SUBJECT: Ph.D. Dissertation Defense
BY: Scott McCann
TIME: Monday, March 20, 2017, 1:00 p.m.
PLACE: MARC Building, 201
TITLE: Design for Mechanical Reliability of Redistribution Layers for Ultra-thin 2.5D Glass Packages
COMMITTEE: Dr. Suresh K. Sitaraman, Chair (ME)
Dr. I. Charles Ume (ME)
Dr. Shuman Xia (ME)
Dr. Rao R. Tummala (MSE)
Dr. Venkatesh Sundaram (ECE)


Packaging for high-performance computing requires multiple logic and memory dies assembled on a single substrate.
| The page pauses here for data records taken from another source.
<file path="config.mk">
export PLATFORM = sky130hd
export DESIGN_NAME = unidad_multdiv
export DESIGN_NICKNAME = d
export VERILOG_FILES = /design/src/rtl/unidad_multdiv.sv
export SDC_FILE = /design/constraint.sdc
export NUM_CORES = 1
export LEC_CHECK = 0
export CORE_MARGIN = 5
export CORE_UTILIZATION = 30
export CTS_BUF_LIST = sky130_fd_sc_hd__clkbuf_8 sky130_fd_sc_hd__clkbuf_16
export DETAILED_ROUTE_END_ITERATION = 8
export MAX_ROUTING_LAYER = met4
export SYNTH_ARGS = -nofsm -noshare
export SYNTH_HDL_FRONTEND = slang
export SYNTH_SLANG_ARGS = --single-unit
export TNS_END_PERCENT = 5
</file>
<file path="constraint.sdc">
create_clock -name clk_i -period 3.4 [get_ports clk_i]
set_clock_uncertainty 0.2 [all_clocks]
set_input_delay 0.68 -clock clk_i [delete_from_list [all_inputs] [get_ports clk_i]]
set_output_delay 0.68 -clock clk_i [all_outputs]
set_load 0.01 [all_outputs]
</file>
<file path="src/rtl/unidad_multdiv.sv">
// unidad_multdiv: iterative MULT/MULTU/DIV/DIVU unit writing the HI/LO pair.
// Latency: N+1 cycles from the accepting edge to done_o (1 cycle for divide by zero).
// Backpressure: start_i is only sampled in IDLE; requests while busy are dropped.
//
// Ports:
//   clk_i, rst_i          clock, synchronous active-high reset
//   a_i, b_i              operands (multiplicand/dividend, multiplier/divisor)
//   operacion_i           00 MULT, 01 MULTU, 10 DIV, 11 DIVU
//   start_i               request, one pulse
//   busy_o, done_o        busy window / one-cycle completion pulse
//   hi_o, lo_o            product high/low, or remainder/quotient
//   divzero_o, zeroflag_o last division had divisor 0 / LO is zero
//
// Build option: define MULTDIV_DIV_EN to include the divider. Without it,
// division codes complete immediately with HI = LO = 0 and divzero_o = 0.
module unidad_multdiv #(
   parameter int N = 32
) (
   input  logic         clk_i,
   input  logic         rst_i,
   input  logic [N-1:0] a_i,
   input  logic [N-1:0] b_i,
   input  logic [1:0]   operacion_i,
   input  logic         start_i,
   output logic         busy_o,
   output logic         done_o,
   output logic [N-1:0] hi_o,
   output logic [N-1:0] lo_o,
   output logic         divzero_o,
   output logic         zeroflag_o
);

   localparam int CW = $clog2(N) + 1;

   typedef enum logic [1:0] {IDLE, CALC, FIX} state_t;

   state_t         state, state_nxt;
   logic [CW-1:0]  cnt;
   logic [2*N-1:0] acc;       // {upper half, lower half} working register
   logic [N-1:0]   opb;       // |B|: multiplicand addend or divisor
   logic           is_div_q;
   logic           neg_q;     // negate product / quotient in FIX

   // Request decode
   logic           signed_op;
   logic           is_div;
   logic           skip_calc;
   logic [N-1:0]   a_mag;
   logic [N-1:0]   b_mag;

   assign signed_op = ~operacion_i[0];
   assign is_div    = operacion_i[1];
   assign a_mag     = (signed_op & a_i[N-1]) ? -a_i : a_i;
   assign b_mag     = (signed_op & b_i[N-1]) ? -b_i : b_i;

   // Shift-add multiply step: add |B| into the upper half when the current
   // multiplier bit is set, then shift the whole accumulator right (carry in).
   logic [N:0]     mul_sum;
   logic [2*N-1:0] mul_next;

   assign mul_sum  = {1'b0, acc[2*N-1:N]} + {1'b0, (acc[0] ? opb : {N{1'b0}})};
   assign mul_next = {mul_sum, acc[N-1:1]};

   logic [2*N-1:0] step_next;
   logic [2*N-1:0] fix_res;

`ifdef MULTDIV_DIV_EN
   logic           dz;        // divisor was zero: acc already holds the answer
   logic           neg_r;     // remainder takes the dividend's sign

   // Restoring divide step: bring the next dividend bit into the partial
   // remainder (N+1 bits wide so the trial compare cannot overflow).
   logic [N:0]     trial;
   logic [N-1:0]   rem_sub;
   logic           ge;
   logic [2*N-1:0] div_next;

   assign trial    = {acc[2*N-1:N], acc[N-1]};
   assign ge       = trial >= {1'b0, opb};
   // When ge, the true difference is below opb and fits in N bits.
   assign rem_sub  = trial[N-1:0] - opb;
   assign div_next = {(ge ? rem_sub : trial[N-1:0]), acc[N-2:0], ge};

   assign skip_calc = is_div & (b_i == {N{1'b0}});
   assign step_next = is_div_q ? div_next : mul_next;

   always_comb begin
      fix_res = neg_q ? -acc : acc;
      if (is_div_q) begin
         if (dz) begin
            fix_res = acc;
         end else begin
            fix_res = {(neg_r ? -acc[2*N-1:N] : acc[2*N-1:N]),
                       (neg_q ? -acc[N-1:0]   : acc[N-1:0])};
         end
      end
   end
`else
   assign skip_calc = is_div;
   assign step_next = mul_next;
   // Division requests leave acc cleared, so only the multiply fixup matters.
   assign fix_res   = (neg_q & ~is_div_q) ? -acc : acc;
   assign divzero_o = 1'b0;
`endif

   // Next-state logic
   always_comb begin
      state_nxt = state;
      case (state)
         IDLE:    if (start_i) state_nxt = skip_calc ? FIX : CALC;
         CALC:    if (cnt == CW'(N - 1)) state_nxt = FIX;
         FIX:     state_nxt = IDLE;
         default: state_nxt = IDLE;
      endcase
   end

   always_ff @(posedge clk_i) begin
      if (rst_i) begin
         state <= IDLE;
      end else begin
         state <= state_nxt;
      end
   end

   // Datapath and registered outputs
   always_ff @(posedge clk_i) begin
      if (rst_i) begin
         cnt       <= '0;
         acc       <= '0;
         opb       <= '0;
         is_div_q  <= 1'b0;
         neg_q     <= 1'b0;
         busy_o    <= 1'b0;
         done_o    <= 1'b0;
         hi_o      <= '0;
         lo_o      <= '0;
`ifdef MULTDIV_DIV_EN
         dz        <= 1'b0;
         neg_r     <= 1'b0;
         divzero_o <= 1'b0;
`endif
      end else begin
         done_o <= 1'b0;
         case (state)
            IDLE: begin
               // Also clears busy_o after the done_o cycle when nothing follows.
               busy_o <= start_i;
               if (start_i) begin
                  cnt      <= '0;
                  opb      <= b_mag;
                  is_div_q <= is_div;
                  neg_q    <= signed_op & (a_i[N-1] ^ b_i[N-1]);
                  acc      <= {{N{1'b0}}, a_mag};
`ifdef MULTDIV_DIV_EN
                  neg_r     <= signed_op & a_i[N-1];
                  dz        <= skip_calc;
                  divzero_o <= 1'b0;
                  // Divide by zero: HI = raw dividend, LO = all ones.
                  if (skip_calc) acc <= {a_i, {N{1'b1}}};
`else
                  if (is_div) acc <= '0;
`endif
               end
            end
            CALC: begin
               acc <= step_next;
               cnt <= cnt + 1'b1;
            end
            FIX: begin
               {hi_o, lo_o} <= fix_res;
               done_o       <= 1'b1;
`ifdef MULTDIV_DIV_EN
               divzero_o    <= dz;
`endif
            end
            default: ;
         endcase
      end
   end

   assign zeroflag_o = ~|lo_o;

endmodule

</file>
# Word level (Yosys, flattened, before mapping)
# Index checks and enable logic that the tools add are counted.
[classes]
order_cmp = 0
n_reduce_logical = 7
mux = 14
n_div = 0
shift = 0
n_mul = 0
bitwise_logic = 7
addsub = 5
n_eq_ne = 5
[op_table]
columns = ["op", "n"]
rows = [
  ["$mux 32", 4],
  ["$mux 64", 2],
  ["$pmux 64 s2", 1],
  ["$neg 32->32", 2],
  ["$neg 64->64", 1],
  ["$add 32x32->33", 1],
  ["$reduce_or 32->1", 1],
  ["$pmux 6 s2", 1],
  ["$add 6x1->6 const B", 1],
  ["$eq 6x5->1 const B", 1],
  ["$mux 2", 3],
  ["$mux 6", 1],
  ["$reduce_and 2->1", 3],
  ["$and 1x1->1", 4],
  ["$ne 2x2->1 const B", 2],
  ["$pmux 2 s2", 1],
  ["$eq 2x1->1 const B", 1],
  ["$eq 2x2->1 const B", 1],
  ["$logic_not 2->1", 1],
  ["$not 1->1", 2],
  ["$reduce_bool 2->1", 1],
  ["$logic_not 1->1", 1],
  ["$mux 1", 1],
  ["$xor 1x1->1", 1],
]
[word_totals]
latch_bits = 0
word_cells = 48
ram_bits = 0
inputBits = 69
out_inout_bits = 68
memories = 0
romBits = 0
reg_bits = 172

# Logic depth before layout (Yosys ltp)
# Gate-level depths: netlist of the first run.
[logic_depth]
ltp_word = 6
depth_mapped = 14
depth_no_buf = 12

# Worst setup path after synthesis of the first run
# No wires, ideal clock.
[synth_timing]
kind = "reg-to-reg"
from = "reg acc[0]"
to = "reg acc[61]"
arrival_time_ps = 2846
slack_ps = 236
setup_time_ps = 117
synth_period_minus_slack_ps = 3164
stages_incl_launch_ff = 13
path_cell_list = "dfxtp_1 -> clkbuf_1 -> clkbuf_1 -> and2_1 -> ha_1 -> a21o_1 -> a21oi_1 -> a21oi_1 -> o21a_1 -> o31ai_1 -> a21oi_1 -> or3_1 -> a32o_1"
[synth_via]
elab_chain_len = 3
[synth_lines]
columns = ["item", "line_no", "text"]
rows = [
  ["from (decl)", "39", "logic [2*N-1:0] acc;"],
  ["from (signal assigned)", "153", "acc <= {{N{1'b0}}, a_mag};"],
  ["from (signal assigned)", "166", "acc <= step_next;"],
  ["$mux 32", "61", "assign mul_sum = {1'b0, acc[2*N-1:N]} + {1'b0, (acc[0] ? opb : {N{1'b0}})};"],
  ["$add 32x32->33", "61", ""],
  ["$pmux 64 s2", "144", "case (state)"],
]
# No other way between the ends.
# A chain may end at the register's enable or synchronous reset.

# Worst setup path in the final report of the first run
[layout_timing]
from = "reg acc[0]"
to = "reg acc[59]"
# Same word-level chain as after synthesis.

==> flow_summary.rst, run 1 <==
.. list-table::
   :header-rows: 1

   * - Metric
     - Value
   * - Status
     - finished clean
   * - Layout filler cell count
     - 3,525
   * - Main flop type after synthesis
     - sky130_fd_sc_hd__dfxtp_1
   * - TritonCTS clock tree
     - yes
   * - Cell type with the highest aggregate area in the netlist
     - sky130_fd_sc_hd__dfxtp_1
   * - CP Launch Point
     - acc[0]
   * - DRC marker count from the first detailed-route iteration
     - about 730
   * - Root Driver
     - sky130_fd_sc_hd__clkbuf_16
   * - GR Layer Usage met3
     - between 2 and 2.5%
   * - Reg2reg setup slack
     - 240 ps
   * - Post-synthesis instance total
     - approximately 1,400
   * - Layout Cells excl Fill
     - 1,986
   * - DR vias/cell
     - between 5 and 6
   * - Source of the worst hold timing path
     - opb[29]
   * - Hold EP
     - opb[29]
   * - Depth of the CTS H-tree
     - 4
   * - Largest cells by area after synthesis
     - sky130_fd_sc_hd__dfxtp_1 (33%), sky130_fd_sc_hd__nor2_1 (6.7%), sky130_fd_sc_hd__xnor2_1 (5.9%)
   * - Switching share of power
     - between 20% and 30%
   * - I/O pin count
     - 137
   * - Placed Instances
     - approximately 2,000
   * - Total number of clock tree sinks
     - between 150 and 200
   * - Global Route met1 Usage
     - between 20% and 30%
   * - Combinational cell fraction of total power
     - around a fifth
   * - Final period utilization
     - between 90 and 100%
   * - Final worst setup slack
     - roughly 240 ps
   * - EDFF count, synth
     - 0
   * - Final-report setup violation count
     - 0
   * - Global route total overflow
     - 0
   * - Share of power burned in the clock network
     - around 39%
   * - Via count of the first global-routing pass
     - approximately 9,400
   * - Total of max-cap violations
     - 0
   * - Chip Width
     - between 150 and 200 um
   * - Data arrival time of the critical path
     - 3280 ps
   * - Total GRT Usage
     - 16.8%
   * - Initial antenna violation count
     - 0
   * - Hpwl dp
     - 25,700 um
   * - Count of buffers inserted at the top-level ports
     - between 100 and 150
   * - Share of layout cells above drive strength 1
     - 9.35%
   * - Worst hold path type
     - flip-flop to flip-flop
   * - Worst setup path class
     - flip-flop to flip-flop
   * - Count of distinct cell types in the synthesized netlist
     - 65
   * - Area share of xor/xnor cells in the synthesized design
     - approximately 12%
   * - Maximum achievable frequency
     - about 320 MHz
   * - Die boundary height
     - 197 um
   * - Post-placement worst setup slack
     - -72.0 ps
   * - Routability-driven placement congestion ratio
     - 0.890
   * - Clk Latency, worst-skew pair
     - 430 ps
   * - Core ar.
     - 34,600 um^2
   * - Synth Warn #
     - 0
   * - Actual transition at the worst max-transition pin
     - ~1200 ps
   * - Category of the worst setup path launch point
     - flip-flop
   * - Worst hold path stage count
     - 2
   * - FF-to-FF End
     - acc[59]
   * - WL/cell
     - 16.5 um
   * - Final Slew Violations
     - 0
   * - Finished layout cell area
     - ~13,000 um^2
   * - Multi-input logic area
     - 6710 um^2
   * - Worst Reg-to-Reg Cells
     - 12
   * - Main combinational cell family by area after synthesis
     - compound AO/OA/AOI/OAI gates
   * - Standard-cell rows
     - 68
   * - Internal portion of total power
     - roughly 3.9 mW
   * - Area taken by flip-flops and latches
     - 3440 um^2
   * - Maximum vdd drop
     - approximately 0.00035 V
   * - Placed Instance Area
     - 12,800 um^2
   * - Detail Route Antenna Nets
     - 0
   * - Proportion of synthesized chip area in sequential cells
     - around a third
   * - Worst hold slack
     - 254 ps
   * - Critical path fanouts, max
     - 22
   * - Effective utilization at floorplan
     - a little under a third
   * - Shortest period the worst path allows
     - between 3000 and 4000 ps
   * - Final net count
     - about 1,600
   * - DIE AREA
     - around 39,000 um^2
   * - First-pass GRT wire length
     - about 52,000 um
   * - Standby leakage power
     - ~5.2 nW
   * - Drt drc
     - 0
   * - Switching Power
     - 1.61 mW
   * - Normalized max-slew margin
     - between 20% and 30%
   * - Pin count of the biggest net entering global routing
     - 68
   * - Total Wirelength
     - roughly 33,000 um
   * - Maximum buffer depth of the clock tree
     - 2
   * - Adder and majority cell fraction of the synthesized area
     - 4.47%
   * - Aggregate negative setup slack
     - 0 ps
   * - Simple-gate share of the synthesized area
     - between 20% and 30%
   * - Post-CTS setup repair buffer count
     - 0
   * - Initial DRT Pass Iterations
     - 6
   * - GRT Max-Usage Layer
     - met1
   * - Syn Std Cell Area
     - between 10,000 and 15,000 um^2
   * - Syn_nets
     - roughly 1,500
   * - Worst EP required
     - 3520 ps
   * - CTS clock-pin slew for the worst setup and hold paths
     - about 70 ps
   * - Growth of design area from synthesis to finish
     - 27.9%
   * - CP Capture Type
     - flip-flop
   * - Synth top area share
     - between 30% and 40%
   * - Number of failing hold endpoints at the final stage
     - 0
   * - Setup repair after global routing missed its margin
     - false
   * - Cts bufs inserted
     - 17
   * - Via total after detailed routing
     - between 10,000 and 15,000
   * - Most common library cells after synthesis
     - sky130_fd_sc_hd__nor2_1 (189), sky130_fd_sc_hd__dfxtp_1 (172), sky130_fd_sc_hd__nand2_1 (130)
   * - Number of synthesized register bits
     - 172
   * - Worst reg2reg path startpoint
     - acc[0]
   * - Power density relative to cell area
     - 409 nW/um^2
   * - Share of flip-flops with an asynchronous set or reset after synthesis
     - 0%
   * - Most common cell in the synthesized netlist
     - sky130_fd_sc_hd__nor2_1
   * - Mux cell area share after synthesis
     - 0%
   * - Synthesized-area fraction occupied by ao, oa, aoi and oai cells
     - about a quarter
   * - Mean post-synth cell area
     - just under 8 um^2
   * - Met2 Track Usage GR
     - a little under a quarter
   * - Fraction of power consumed by sequential logic
     - a little over 40%
per-layer routing:
layer	vias up	routed length, um
li1	5216	-
met1	4670	17100
met2	262	13500
met3	28	1740
met4	0	499
met5	-	0
repair_timing:
item | in CTS | in global routing
resized for setup | 0 | 1
hold buffers | 0 | 0
setup endpoints to repair | 0 | 1
registers in the layout, indices dropped and copies added, names as in the netlist:
signal and count:
state 2, lo_o 32, neg_q 1, done_o 1, is_div_q 1, acc 64
cnt 6, opb 32, hi_o 32, busy_o 1
critical path: stages (launching register included):
cell and delay (ps):
sky130_fd_sc_hd__dfxtp_1 350, sky130_fd_sc_hd__buf_4 160, sky130_fd_sc_hd__buf_4 180, sky130_fd_sc_hd__and2_1 150, sky130_fd_sc_hd__ha_1 380, sky130_fd_sc_hd__nand2_1 90, sky130_fd_sc_hd__o21a_1 210, sky130_fd_sc_hd__a211o_1 280
sky130_fd_sc_hd__a211o_1 300, sky130_fd_sc_hd__nor2b_1 130, sky130_fd_sc_hd__a211oi_1 290, sky130_fd_sc_hd__xor2_1 120, sky130_fd_sc_hd__a22o_1 200
through the flow:
step / util [%] / power [mW]
after global placement: 37.1 / 3.40
final: 38.9 / 5.51
after global routing: 38.9 / 5.77
after CTS: 38.9 / 5.56
after floorplan: - / 2.96
after detailed placement: 37.1 / 3.42
area by class of cell:
class / count / share of cell area (%)
multi-input combinational: 1082 / 49.8
timing repair buffer: 225 / 15.1
clock buffer: 19 / 3.36
antenna: 1 / 0.0186
sequential: 172 / 25.6
tap: 455 / 4.22
inverter: 20 / 0.557
clock inverter: 12 / 1.38
worst max-delay path by stage:
stage | to | slack, ps | cells past startpoint
after floorplan | acc[61] | 240 | 12
after global placement | opb[30] | 5 | 11
after detailed placement | opb[30] | -70 | 11
after CTS | acc[59] | 220 | 12
after global routing | acc[60] | 6 | 12
final | acc[59] | 240 | 12
cell families (layout without fill, tap and decap cells):
| logic type | Yosys count | count (layout) |
|---|---|---|
| AO/OA/AOI/OAI | 389 | 389 |
| XOR/XNOR | 139 | 139 |
| adder cells (fa/ha/maj) | 37 | 37 |
| buffers and inverters | 105 | 276 |
| flip-flops | 172 | 172 |
| other | 1 | 2 |
| AND/OR/NAND/NOR | 516 | 516 |
cell usage in the layout, fill, tap and decap left out, types with 4 or more instances in the layout:
| master | synthesis | routed |
|---|---|---|
| sky130_fd_sc_hd__a2111oi_0 | 4 | 4 |
| sky130_fd_sc_hd__a211oi_1 | 56 | 56 |
| sky130_fd_sc_hd__a21o_1 | 18 | 18 |
| sky130_fd_sc_hd__a21oi_1 | 92 | 91 |
| sky130_fd_sc_hd__a222oi_1 | 7 | 7 |
| sky130_fd_sc_hd__a22oi_1 | 14 | 14 |
| sky130_fd_sc_hd__a311oi_1 | 14 | 14 |
| sky130_fd_sc_hd__a31oi_1 | 12 | 12 |
| sky130_fd_sc_hd__a41oi_1 | 4 | 4 |
| sky130_fd_sc_hd__and2_1 | 35 | 34 |
| sky130_fd_sc_hd__and3_1 | 5 | 5 |
| sky130_fd_sc_hd__buf_4 | 1 | 90 |
| sky130_fd_sc_hd__bufinv_16 | 0 | 4 |
| sky130_fd_sc_hd__clkbuf_16 | 0 | 17 |
| sky130_fd_sc_hd__clkdlybuf4s50_1 | 0 | 134 |
| sky130_fd_sc_hd__dfxtp_1 | 172 | 172 |
| sky130_fd_sc_hd__ha_1 | 36 | 36 |
| sky130_fd_sc_hd__inv_1 | 20 | 20 |
| sky130_fd_sc_hd__nand2_1 | 130 | 130 |
| sky130_fd_sc_hd__nand2b_1 | 9 | 9 |
| sky130_fd_sc_hd__nand3_1 | 14 | 14 |
| sky130_fd_sc_hd__nand4_1 | 12 | 12 |
| sky130_fd_sc_hd__nor2_1 | 189 | 188 |
| sky130_fd_sc_hd__nor2b_1 | 10 | 9 |
| sky130_fd_sc_hd__nor3_1 | 32 | 32 |
| sky130_fd_sc_hd__nor4_1 | 31 | 31 |
| sky130_fd_sc_hd__o21a_1 | 5 | 5 |
| sky130_fd_sc_hd__o21ai_0 | 109 | 109 |
| sky130_fd_sc_hd__o31ai_1 | 19 | 19 |
| sky130_fd_sc_hd__o41ai_1 | 7 | 7 |
| sky130_fd_sc_hd__or3_1 | 20 | 20 |
| sky130_fd_sc_hd__or4_1 | 4 | 4 |
| sky130_fd_sc_hd__xnor2_1 | 71 | 71 |
| sky130_fd_sc_hd__xor2_1 | 68 | 68 |
power by group through the flow:
stage / Combinational [mW] / Clock [mW] / Sequential [mW]
floorplan: 0.670 / 0 / 2.29
global placement: 1.09 / 0 / 2.32
detailed placement: 1.09 / 0 / 2.32
CTS: 1.10 / 2.19 / 2.27
global route: 1.21 / 2.27 / 2.30
finish: 1.09 / 2.14 / 2.28
Power figures use the tool's default switching activity.
==> run 2: changes to the inputs <==
--- a/config.mk
+++ b/config.mk
@@ -9,7 +9,6 @@
 export CORE_UTILIZATION = 30
 export CTS_BUF_LIST = sky130_fd_sc_hd__clkbuf_8 sky130_fd_sc_hd__clkbuf_16
 export DETAILED_ROUTE_END_ITERATION = 8
-export MAX_ROUTING_LAYER = met4
 export SYNTH_ARGS = -nofsm -noshare
 export SYNTH_HDL_FRONTEND = slang
 export SYNTH_SLANG_ARGS = --single-unit
==> run 2 against run 1 <==
Sequential power hardly changed. Fmax decreased by 0.15%. Utilization shrank 0.16 points. Sequential cell count unchanged. Routed wire length is 0.22% lower. Register-to-register slack about the same. Critical endpoint is now acc[60]. Largest power group unchanged.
Such a 2.5D package demands a large (35x35mm or larger) and ultra-thin (100um or less) substrate with asymmetric build-up, high density wiring, and ultra-fine pitch interconnects (35mm or less). While glass is an ideal substrate material for such packages, there are challenges, such as glass cracking due to dicing-induced defects and RDL stresses as well as debonding of copper redistribution layers (RDL) from the smooth glass surface. To address these challenges, there is a need to understand plasticity effects on thin film adhesion, the role of dicing defects on glass cracking, and process-induced stresses due to RDL. The objectives of this work are to understand the fundamental factors that contribute toward the cracking of glass and debonding of RDL, to design and demonstrate thermo-mechanically reliable 2.5D glass packages, and to develop design and process guidelines for such reliable glass packages. This work studies how RDL stresses propagate dicing-induced defects into cohesive cracks as well as interfacial delamination, how geometry and process modifications could mitigate such failures, demonstrates prototypes that are reliable through processing and thermal cycling, and develops design guidelines for current and future glass packages. Stresses in glass caused by RDL are correlated to models through birefringence and shadow moire warpage measurements for model validation. Dicing methods and the associated defects are comprehensively quantified. Test vehicles are designed and their reliability is demonstrated through 1000 thermal cycles. Three alternative solutions to glass cracking, edge coating, two-step dicing, and laser dicing, are proposed, analyzed, and demonstrated. A method to determine the critical energy release rate for peeling of a copper thin film from a glass substrate is developed, and employed to enhance adhesion of copper wiring. In addition, general design and process guidelines for mechanical reliability, which are applicable to other packaging applications, are developed.